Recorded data
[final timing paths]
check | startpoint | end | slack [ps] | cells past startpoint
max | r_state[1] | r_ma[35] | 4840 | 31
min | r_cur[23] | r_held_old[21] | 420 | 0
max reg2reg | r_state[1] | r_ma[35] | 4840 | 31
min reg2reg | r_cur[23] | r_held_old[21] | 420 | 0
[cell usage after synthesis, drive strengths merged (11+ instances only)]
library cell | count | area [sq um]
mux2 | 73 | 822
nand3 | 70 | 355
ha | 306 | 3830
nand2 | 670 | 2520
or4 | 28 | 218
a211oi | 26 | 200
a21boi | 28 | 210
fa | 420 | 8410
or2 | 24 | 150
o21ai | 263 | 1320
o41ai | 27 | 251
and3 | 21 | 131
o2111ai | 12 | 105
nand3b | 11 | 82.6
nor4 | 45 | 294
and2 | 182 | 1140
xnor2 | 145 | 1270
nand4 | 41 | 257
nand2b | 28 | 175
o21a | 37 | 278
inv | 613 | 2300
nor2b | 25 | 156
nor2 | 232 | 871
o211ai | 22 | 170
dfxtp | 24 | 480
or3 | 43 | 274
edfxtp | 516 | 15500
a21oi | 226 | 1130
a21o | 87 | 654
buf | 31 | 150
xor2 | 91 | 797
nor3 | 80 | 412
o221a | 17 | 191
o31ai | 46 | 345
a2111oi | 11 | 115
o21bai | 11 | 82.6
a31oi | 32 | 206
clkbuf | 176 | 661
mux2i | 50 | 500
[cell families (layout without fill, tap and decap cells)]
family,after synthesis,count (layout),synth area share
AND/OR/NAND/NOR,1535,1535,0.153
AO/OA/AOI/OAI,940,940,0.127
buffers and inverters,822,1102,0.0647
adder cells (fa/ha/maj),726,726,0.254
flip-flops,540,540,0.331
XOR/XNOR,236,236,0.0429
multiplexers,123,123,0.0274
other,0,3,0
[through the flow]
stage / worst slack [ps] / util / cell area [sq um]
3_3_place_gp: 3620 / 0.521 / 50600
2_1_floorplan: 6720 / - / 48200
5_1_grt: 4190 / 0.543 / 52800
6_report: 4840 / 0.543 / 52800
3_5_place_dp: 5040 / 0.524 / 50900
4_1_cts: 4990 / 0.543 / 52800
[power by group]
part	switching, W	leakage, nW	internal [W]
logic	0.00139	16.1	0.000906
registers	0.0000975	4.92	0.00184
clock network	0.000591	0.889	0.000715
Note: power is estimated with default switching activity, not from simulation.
$ cat src/sv/positional_list_store_assert.svh
// Assertion macros shared by the positional list store RTL.
// Included by the files that check their own logic; no other dependencies.
`ifndef POSITIONAL_LIST_STORE_ASSERT_SVH
`define POSITIONAL_LIST_STORE_ASSERT_SVH

`ifndef ASSERT_OFF
// same-cycle implication
`define PLST_ASSERT_NOW(lbl, clk, rst, ante, cons) \
   lbl: assert property (@(posedge clk) disable iff (rst) (ante) |-> (cons)) \
      else $error("plst assertion failed");
// next-cycle implication
`define PLST_ASSERT_NEXT(lbl, clk, rst, ante, cons) \
   lbl: assert property (@(posedge clk) disable iff (rst) (ante) |=> (cons)) \
      else $error("plst assertion failed");
`else
`define PLST_ASSERT_NOW(lbl, clk, rst, ante, cons)
`define PLST_ASSERT_NEXT(lbl, clk, rst, ante, cons)
`endif

`endif

$ cat src/sv/plst_pkg.sv
// Types and codes shared by the positional list store controller and datapath.
// No dependencies.
`default_nettype none

package plst_pkg;

   // operation codes carried by a request beat
   typedef enum logic [2:0] {
      OP_INS_FRONT = 3'd0,
      OP_INS_AFTER = 3'd1,
      OP_INS_END   = 3'd2,
      OP_DEL_FRONT = 3'd3,
      OP_DEL_AT    = 3'd4,
      OP_DEL_END   = 3'd5,
      OP_SEARCH    = 3'd6,
      OP_DUMP      = 3'd7
   } op_type;

   // status codes of a response beat
   typedef enum logic [1:0] {
      ST_OK    = 2'd0,
      ST_FULL  = 2'd1,
      ST_EMPTY = 2'd2,
      ST_RANGE = 2'd3
   } status_type;

   // controller states
   typedef enum logic [1:0] {
      S_IDLE = 2'd0,
      S_EXEC = 2'd1,
      S_SCAN = 2'd2
   } state_type;

   // what the output register is loaded with
   typedef enum logic [1:0] {
      OUT_STATUS = 2'd0,
      OUT_SRCH   = 2'd1,
      OUT_ELEM   = 2'd2
   } out_sel_type;

   // controller to datapath commands
   typedef struct packed {
      logic        load_req;
      logic        exec_upd;
      logic        scan_clr;
      logic        scan_step;
      logic        out_load;
      out_sel_type out_sel;
   } cmd_type;

   // datapath to controller status
   typedef struct packed {
      op_type op;
      logic   list_empty;
      logic   scan_last;
      logic   out_free;
   } sts_type;

endpackage

`default_nettype wire

$ cat src/sv/plst_dpath.sv
// Datapath of the positional list store: shifting cells, fill count, scan
// counter and the response register. Depends on plst_pkg and the assert header.
`default_nettype none
`include "positional_list_store_assert.svh"

module plst_dpath #(
   parameter int unsigned DEPTH = 16
) (
   input  wire logic               clock,
   input  wire logic               reset,
   input  wire plst_pkg::cmd_type  cmd,
   output plst_pkg::sts_type       sts,
   input  wire logic [2:0]         req_op,
   input  wire logic signed [31:0] req_value,
   input  wire logic [4:0]         req_position,
   output logic                    rsp_valid,
   input  wire logic               rsp_stall,
   output logic [1:0]              rsp_status,
   output logic                    rsp_found,
   output logic signed [31:0]      rsp_element,
   output logic [4:0]              rsp_length,
   output logic                    rsp_last
);
   import plst_pkg::*;

   localparam int unsigned CW = $clog2(DEPTH + 1);
   localparam int unsigned IW = $clog2(DEPTH);
   localparam int unsigned PW = (CW > 5) ? CW : 5;

   // latched request
   op_type             op_ff;
   logic signed [31:0] value_ff;
   logic [4:0]         pos_ff;

   // list storage
   logic signed [31:0] cells_ff [DEPTH];
   logic signed [31:0] cells_in [DEPTH];
   logic signed [31:0] prev_w   [DEPTH];
   logic signed [31:0] next_w   [DEPTH];
   logic [CW-1:0]      fill_ff, fill_in;

   // scan state
   logic [IW-1:0] cnt_ff;
   logic          found_ff;

   // response register
   logic               rsp_valid_ff, rsp_valid_in;
   logic [1:0]         rsp_status_ff;
   logic               rsp_found_ff;
   logic signed [31:0] rsp_element_ff;
   logic [4:0]         rsp_length_ff;
   logic               rsp_last_ff;

   logic [PW-1:0] pos_w, fill_w, fill_in_w;
   logic          full, empty, pos_bad, is_ins, upd_ok, do_upd, match, out_free, scan_last;
   status_type    status_w;
   logic [CW-1:0] idx;

   // request latch
   always_ff @(posedge clock) begin
      if (cmd.load_req) begin
         op_ff    <= op_type'(req_op);
         value_ff <= req_value;
         pos_ff   <= req_position;
      end
   end

   // range checks
   assign pos_w   = PW'(pos_ff);
   assign fill_w  = PW'(fill_ff);
   assign full    = (fill_ff == CW'(DEPTH));
   assign empty   = (fill_ff == '0);
   assign pos_bad = (pos_ff == '0) || (pos_w > fill_w);
   assign is_ins  = (op_ff == OP_INS_FRONT) || (op_ff == OP_INS_AFTER) ||
                    (op_ff == OP_INS_END);

   // status and target index of an update
   always_comb begin
      status_w = ST_OK;
      idx      = '0;
      case (op_ff)
         OP_INS_FRONT: begin
            status_w = full ? ST_FULL : ST_OK;
         end
         OP_INS_AFTER: begin
            status_w = full ? ST_FULL : (pos_bad ? ST_RANGE : ST_OK);
            idx      = CW'(pos_w);
         end
         OP_INS_END: begin
            status_w = full ? ST_FULL : ST_OK;
            idx      = fill_ff;
         end
         OP_DEL_FRONT: begin
            status_w = empty ? ST_EMPTY : ST_OK;
         end
         OP_DEL_AT: begin
            status_w = empty ? ST_EMPTY : (pos_bad ? ST_RANGE : ST_OK);
            idx      = CW'(pos_w - PW'(1));
         end
         OP_DEL_END: begin
            status_w = empty ? ST_EMPTY : ST_OK;
            idx      = fill_ff - CW'(1);
         end
         OP_SEARCH: begin
            status_w = ST_OK;
         end
         OP_DUMP: begin
            status_w = empty ? ST_EMPTY : ST_OK;
         end
         default: begin
            status_w = ST_OK;
         end
      endcase
   end

   assign upd_ok = (status_w == ST_OK) && (op_ff != OP_SEARCH) && (op_ff != OP_DUMP);
   assign do_upd = cmd.exec_upd && upd_ok;

   // fill count
   always_comb begin
      fill_in = fill_ff;
      if (do_upd) begin
         fill_in = is_ins ? (fill_ff + CW'(1)) : (fill_ff - CW'(1));
      end
   end
   assign fill_in_w = PW'(fill_in);

   always_ff @(posedge clock) begin
      if (reset) begin
         fill_ff <= '0;
      end else begin
         fill_ff <= fill_in;
      end
   end

   // neighbor taps of each cell
   for (genvar g = 0; g < DEPTH; g++) begin : g_tap
      if (g == 0) begin : g_first
         assign prev_w[g] = '0;
      end else begin : g_mid
         assign prev_w[g] = cells_ff[g-1];
      end
      if (g == DEPTH - 1) begin : g_lastc
         assign next_w[g] = '0;
      end else begin : g_body
         assign next_w[g] = cells_ff[g+1];
      end
   end

   // per-cell shift: insert opens a gap, delete closes one, scan rotates the list
   always_comb begin
      for (int i = 0; i < DEPTH; i++) begin
         cells_in[i] = cells_ff[i];
         if (do_upd && is_ins) begin
            if (CW'(i) == idx) begin
               cells_in[i] = value_ff;
            end else if ((CW'(i) > idx) && (CW'(i) <= fill_ff)) begin
               cells_in[i] = prev_w[i];
            end
         end else if (do_upd) begin
            if ((CW'(i) >= idx) && (CW'(i + 1) < fill_ff)) begin
               cells_in[i] = next_w[i];
            end
         end else if (cmd.scan_step) begin
            if (CW'(i + 1) < fill_ff) begin
               cells_in[i] = next_w[i];
            end else if (CW'(i + 1) == fill_ff) begin
               cells_in[i] = cells_ff[0];
            end
         end
      end
   end

   always_ff @(posedge clock) begin
      for (int i = 0; i < DEPTH; i++) begin
         cells_ff[i] <= cells_in[i];
      end
   end

   // scan counter and sticky match
   assign match     = (cells_ff[0] == value_ff);
   assign scan_last = (CW'(cnt_ff) == (fill_ff - CW'(1)));

   always_ff @(posedge clock) begin
      if (cmd.scan_clr) begin
         cnt_ff   <= '0;
         found_ff <= 1'b0;
      end else if (cmd.scan_step) begin
         cnt_ff   <= cnt_ff + IW'(1);
         found_ff <= found_ff | match;
      end
   end

   // response register
   assign out_free     = !rsp_valid_ff || !rsp_stall;
   assign rsp_valid_in = cmd.out_load ? 1'b1 : (rsp_stall & rsp_valid_ff);

   always_ff @(posedge clock) begin
      if (reset) begin
         rsp_valid_ff <= 1'b0;
      end else begin
         rsp_valid_ff <= rsp_valid_in;
      end
   end

   always_ff @(posedge clock) begin
      if (cmd.out_load) begin
         rsp_length_ff <= fill_in_w[4:0];
         case (cmd.out_sel)
            OUT_STATUS: begin
               rsp_status_ff  <= status_w;
               rsp_found_ff   <= 1'b0;
               rsp_element_ff <= '0;
               rsp_last_ff    <= 1'b1;
            end
            OUT_SRCH: begin
               rsp_status_ff  <= ST_OK;
               rsp_found_ff   <= found_ff | match;
               rsp_element_ff <= '0;
               rsp_last_ff    <= 1'b1;
            end
            OUT_ELEM: begin
               rsp_status_ff  <= ST_OK;
               rsp_found_ff   <= 1'b0;
               rsp_element_ff <= cells_ff[0];
               rsp_last_ff    <= scan_last;
            end
            default: begin
               rsp_status_ff  <= status_w;
               rsp_found_ff   <= 1'b0;
               rsp_element_ff <= '0;
               rsp_last_ff    <= 1'b1;
            end
         endcase
      end
   end

   assign rsp_valid   = rsp_valid_ff;
   assign rsp_status  = rsp_status_ff;
   assign rsp_found   = rsp_found_ff;
   assign rsp_element = rsp_element_ff;
   assign rsp_length  = rsp_length_ff;
   assign rsp_last    = rsp_last_ff;

   // status back to the controller
   assign sts.op         = op_ff;
   assign sts.list_empty = empty;
   assign sts.scan_last  = scan_last;
   assign sts.out_free   = out_free;

   // checks
   `PLST_ASSERT_NOW(a_fill_bound, clock, reset, 1'b1, fill_ff <= CW'(DEPTH))
   `PLST_ASSERT_NOW(a_load_free, clock, reset, cmd.out_load, out_free)
   `PLST_ASSERT_NEXT(a_ins_grows, clock, reset, do_upd && is_ins,
      fill_ff == $past(fill_ff) + CW'(1))

endmodule

`default_nettype wire

$ cat src/sv/plst_ctrl.sv
// Controller state machine of the positional list store: request intake,
// update and scan sequencing. Depends on plst_pkg and the assert header.
`default_nettype none
`include "positional_list_store_assert.svh"

module plst_ctrl (
   input  wire logic              clock,
   input  wire logic              reset,
   input  wire logic              req_valid,
   output logic                   req_stall,
   input  wire plst_pkg::sts_type sts,
   output plst_pkg::cmd_type      cmd
);
   import plst_pkg::*;

   state_type state_ff, state_in;

   // state register
   always_ff @(posedge clock) begin
      if (reset) begin
         state_ff <= S_IDLE;
      end else begin
         state_ff <= state_in;
      end
   end

   assign req_stall = reset || (state_ff != S_IDLE);

   // next state and commands
   always_comb begin
      state_in = state_ff;
      cmd      = '0;
      case (state_ff)
         S_IDLE: begin
            if (req_valid) begin
               cmd.load_req = 1'b1;
               state_in     = S_EXEC;
            end
         end
         S_EXEC: begin
            if (sts.out_free) begin
               if ((sts.op == OP_SEARCH) || (sts.op == OP_DUMP)) begin
                  if (sts.list_empty) begin
                     cmd.out_load = 1'b1;
                     cmd.out_sel  = OUT_STATUS;
                     state_in     = S_IDLE;
                  end else begin
                     cmd.scan_clr = 1'b1;
                     state_in     = S_SCAN;
                  end
               end else begin
                  cmd.exec_upd = 1'b1;
                  cmd.out_load = 1'b1;
                  cmd.out_sel  = OUT_STATUS;
                  state_in     = S_IDLE;
               end
            end
         end
         S_SCAN: begin
            if (sts.op == OP_SEARCH) begin
               // compare one cell per beat; report on the final one
               if (!sts.scan_last) begin
                  cmd.scan_step = 1'b1;
               end else if (sts.out_free) begin
                  cmd.scan_step = 1'b1;
                  cmd.out_load  = 1'b1;
                  cmd.out_sel   = OUT_SRCH;
                  state_in      = S_IDLE;
               end
            end else if (sts.out_free) begin
               // dump: one element per response beat
               cmd.scan_step = 1'b1;
               cmd.out_load  = 1'b1;
               cmd.out_sel   = OUT_ELEM;
               if (sts.scan_last) begin
                  state_in = S_IDLE;
               end
            end
         end
         default: begin
            state_in = S_IDLE;
         end
      endcase
   end

   // checks
   `PLST_ASSERT_NEXT(a_accept_exec, clock, reset, req_valid && !req_stall,
      state_ff == S_EXEC)
   `PLST_ASSERT_NOW(a_scan_nonempty, clock, reset, state_ff == S_SCAN, !sts.list_empty)
   `PLST_ASSERT_NOW(a_upd_only_exec, clock, reset, cmd.exec_upd || cmd.scan_clr,
      state_ff == S_EXEC)

endmodule

`default_nettype wire

$ cat src/sv/positional_list_store.sv
// Positional list store: an ordered list of up to DEPTH signed 32-bit values held in
// shifting cells, front in cell 0. Insert, delete and search requests give one response
// beat each; a dump gives one beat per element with rsp_last on the final one, or a
// single empty-status beat. Inserts and deletes go through intake, then an update in
// which every cell shifts at once, held until the response register is free. A search
// or a dump of a non-empty list rotates it through cell 0 one element a cycle (a dump
// pauses on a stalled response); that single compare/output point sets the scan time.
// The cells need no clearing after reset. Depends on plst_pkg, plst_ctrl and plst_dpath.
`default_nettype none

module positional_list_store #(
   parameter int unsigned DEPTH = 16
) (
   input  wire logic               clock,
   input  wire logic               reset,
   input  wire logic               req_valid,
   output logic                    req_stall,
   input  wire logic [2:0]         req_op,
   input  wire logic signed [31:0] req_value,
   input  wire logic [4:0]         req_position,
   output logic                    rsp_valid,
   input  wire logic               rsp_stall,
   output logic [1:0]              rsp_status,
   output logic                    rsp_found,
   output logic signed [31:0]      rsp_element,
   output logic [4:0]              rsp_length,
   output logic                    rsp_last
);
   import plst_pkg::*;

   cmd_type cmd;
   sts_type sts;

   // sequencing
   plst_ctrl u_ctrl (
      .clock     (clock),
      .reset     (reset),
      .req_valid (req_valid),
      .req_stall (req_stall),
      .sts       (sts),
      .cmd       (cmd)
   );

   // storage and response register
   plst_dpath #(
      .DEPTH (DEPTH)
   ) u_dpath (
      .clock        (clock),
      .reset        (reset),
      .cmd          (cmd),
      .sts          (sts),
      .req_op       (req_op),
      .req_value    (req_value),
      .req_position (req_position),
      .rsp_valid    (rsp_valid),
      .rsp_stall    (rsp_stall),
      .rsp_status   (rsp_status),
      .rsp_found    (rsp_found),
      .rsp_element  (rsp_element),
      .rsp_length   (rsp_length),
      .rsp_last     (rsp_last)
   );

endmodule

`default_nettype wire

$ cat config.mk
export PLATFORM = sky130hd
export DESIGN_NAME = positional_list_store
export DESIGN_NICKNAME = d
export VERILOG_FILES = /design/src/sv/plst_pkg.sv /design/src/sv/plst_dpath.sv /design/src/sv/plst_ctrl.sv /design/src/sv/positional_list_store.sv
export VERILOG_INCLUDE_DIRS = /design/src /design/src/sv
export SDC_FILE = /design/constraint.sdc
export NUM_CORES = 2
export LEC_CHECK = 0
export BUFFER_PORTS_ARGS = -buffer_cell sky130_fd_sc_hd__buf_2
export CAP_MARGIN = 25
export CORE_UTILIZATION = 25
export CTS_CLUSTER_SIZE = 20
export DETAILED_ROUTE_END_ITERATION = 16
export PLACE_DENSITY = 0.45
export SETUP_SLACK_MARGIN = 0.02
export SLEW_MARGIN = 20
export SYNTH_ARGS = -nofsm -noshare
export SYNTH_HDL_FRONTEND = slang
export SYNTH_SLANG_ARGS = --single-unit
$ cat constraint.sdc
create_clock -name clock -period 10.87 [get_ports clock]
set_input_delay 0 -clock clock [delete_from_list [all_inputs] [get_ports clock]]
set_output_delay 0 -clock clock [all_outputs]
set_load 0.05 [all_outputs]
## Yosys cells after proc, flatten, opt, wreduce, memory -nomap -nowiden

Memory sizes are Yosys's and may differ from the RTL's.
Cells that the tools add are included.

- Register bits: 94
- Bits in latches: 0
- Memory bits (writable): 512
- Bits in read-only memories: 0
- Input bits: 44
- Output and inout port bits: 43
- Word-level logic and storage cells: 354
- Memories: 1

- $add $sub $neg: 4
- Multiply operators: 0
- Divide/modulo/power cells: 0
- $lt $le $gt $ge: 65
- Eq/ne operators: 50
- Shifts and indexed selects: 0
- Multiplexer cells: 164
- Bitwise operators: 2
- Reduce and logical (&&, ||, !) cells: 55

Memory list:

| memory | words | width | read ports | clocked after Yosys merged registers in | write ports | RTL line | text |
|---|---|---|---|---|---|---|---|
| u_dpath.cells_ff | 16 | 32 | 16 | 0 | 16 | plst_dpath.sv:36 | `logic signed [31:0] cells_ff [DEPTH];` |

Operators by type and width:

| operator | number |
|---|---|
| $mux W32 | 127 |
| $eq A4 B5 Y1 const A | 16 |
| $eq A3 B5 Y1 const A | 8 |
| $ge A4 B5 Y1 const A | 8 |
| $gt A4 B5 Y1 const A | 8 |
| $le A4 B5 Y1 const A | 8 |
| $lt A4 B5 Y1 const A | 8 |
| $logic_and A1 B1 Y1 | 36 |
| $eq A32 B32 Y1 | 1 |
| $mux W2 | 15 |
| $eq A2 B5 Y1 const A | 4 |
| $ge A3 B5 Y1 const A | 4 |
| $gt A3 B5 Y1 const A | 4 |
| $le A3 B5 Y1 const A | 4 |
| $lt A3 B5 Y1 const A | 4 |
| $pmux W5 S4 | 1 |
| $logic_not A5 Y1 | 3 |
| $eq A3 B3 Y1 const B | 4 |
| $mux W3 | 4 |
| $mux W4 | 3 |
| $ge A1 B5 Y1 const A | 2 |
| $ge A2 B5 Y1 const A | 2 |
| $gt A1 B5 Y1 const A | 2 |
| $gt A2 B5 Y1 const A | 2 |
| other kinds (35) | 62 |

## Longest topological paths before layout

- Depth after elaboration: 11
- Depth in mapped cells: 15
- Mapped depth without buffers: 9

## Modules after synthesis

A second synthesis with hierarchy kept.

- Cell total of the unflattened synthesis: 3244
- Area total of the unflattened synthesis: 35366.4 µm²

Modules (own cells, without submodules):

| module | times used | cells each | area an instance (µm²) | seq. area each (µm²) |
|---|---|---|---|---|
| plst_dpath | 1 | 3210 | 35101.2 | 18027.3 |
| plst_ctrl | 1 | 34 | 265.3 | 40.0 |

## Least setup slack after synthesis

OpenSTA, ideal clock, no wires.

- Path kind: flip-flop to flip-flop
- From: register u_dpath.fill_ff[0] (netlist name)
- To: memory u_dpath.cells_ff[15][0], in the netlist u_dpath.cells_ff[1][224], enable pin
- Setup time: 0.594 ns
- Data arrival time: 7.448 ns
- Required time: 10.276 ns
- Setup slack: 2.828 ns
- Stages on the path, launching flop included: 12
- Path buffers: 2
- Period minus slack after synthesis: 8.042 ns
- Path through: dfxtp_1 -> buf_2 -> inv_1 -> ha_1 -> or4b_1 -> clkbuf_1 -> nand3_1 -> and4b_1 -> a21bo_2 -> nor2_4 -> a21oi_2 -> a2111oi_0

RTL lines:

| what | RTL line |
|---|---|
| end, declared | plst_dpath.sv:36 |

Task to complete
Repeat word for word the lines above that run from the line containing "a2111oi | 11 | 115" through the line containing "AO/OA/AOI/OAI,940,940,0.127", both ends included, and nothing else.

Response
a2111oi | 11 | 115
o21bai | 11 | 82.6
a31oi | 32 | 206
clkbuf | 176 | 661
mux2i | 50 | 500
[cell families (layout without fill, tap and decap cells)]
family,after synthesis,count (layout),synth area share
AND/OR/NAND/NOR,1535,1535,0.153
AO/OA/AOI/OAI,940,940,0.127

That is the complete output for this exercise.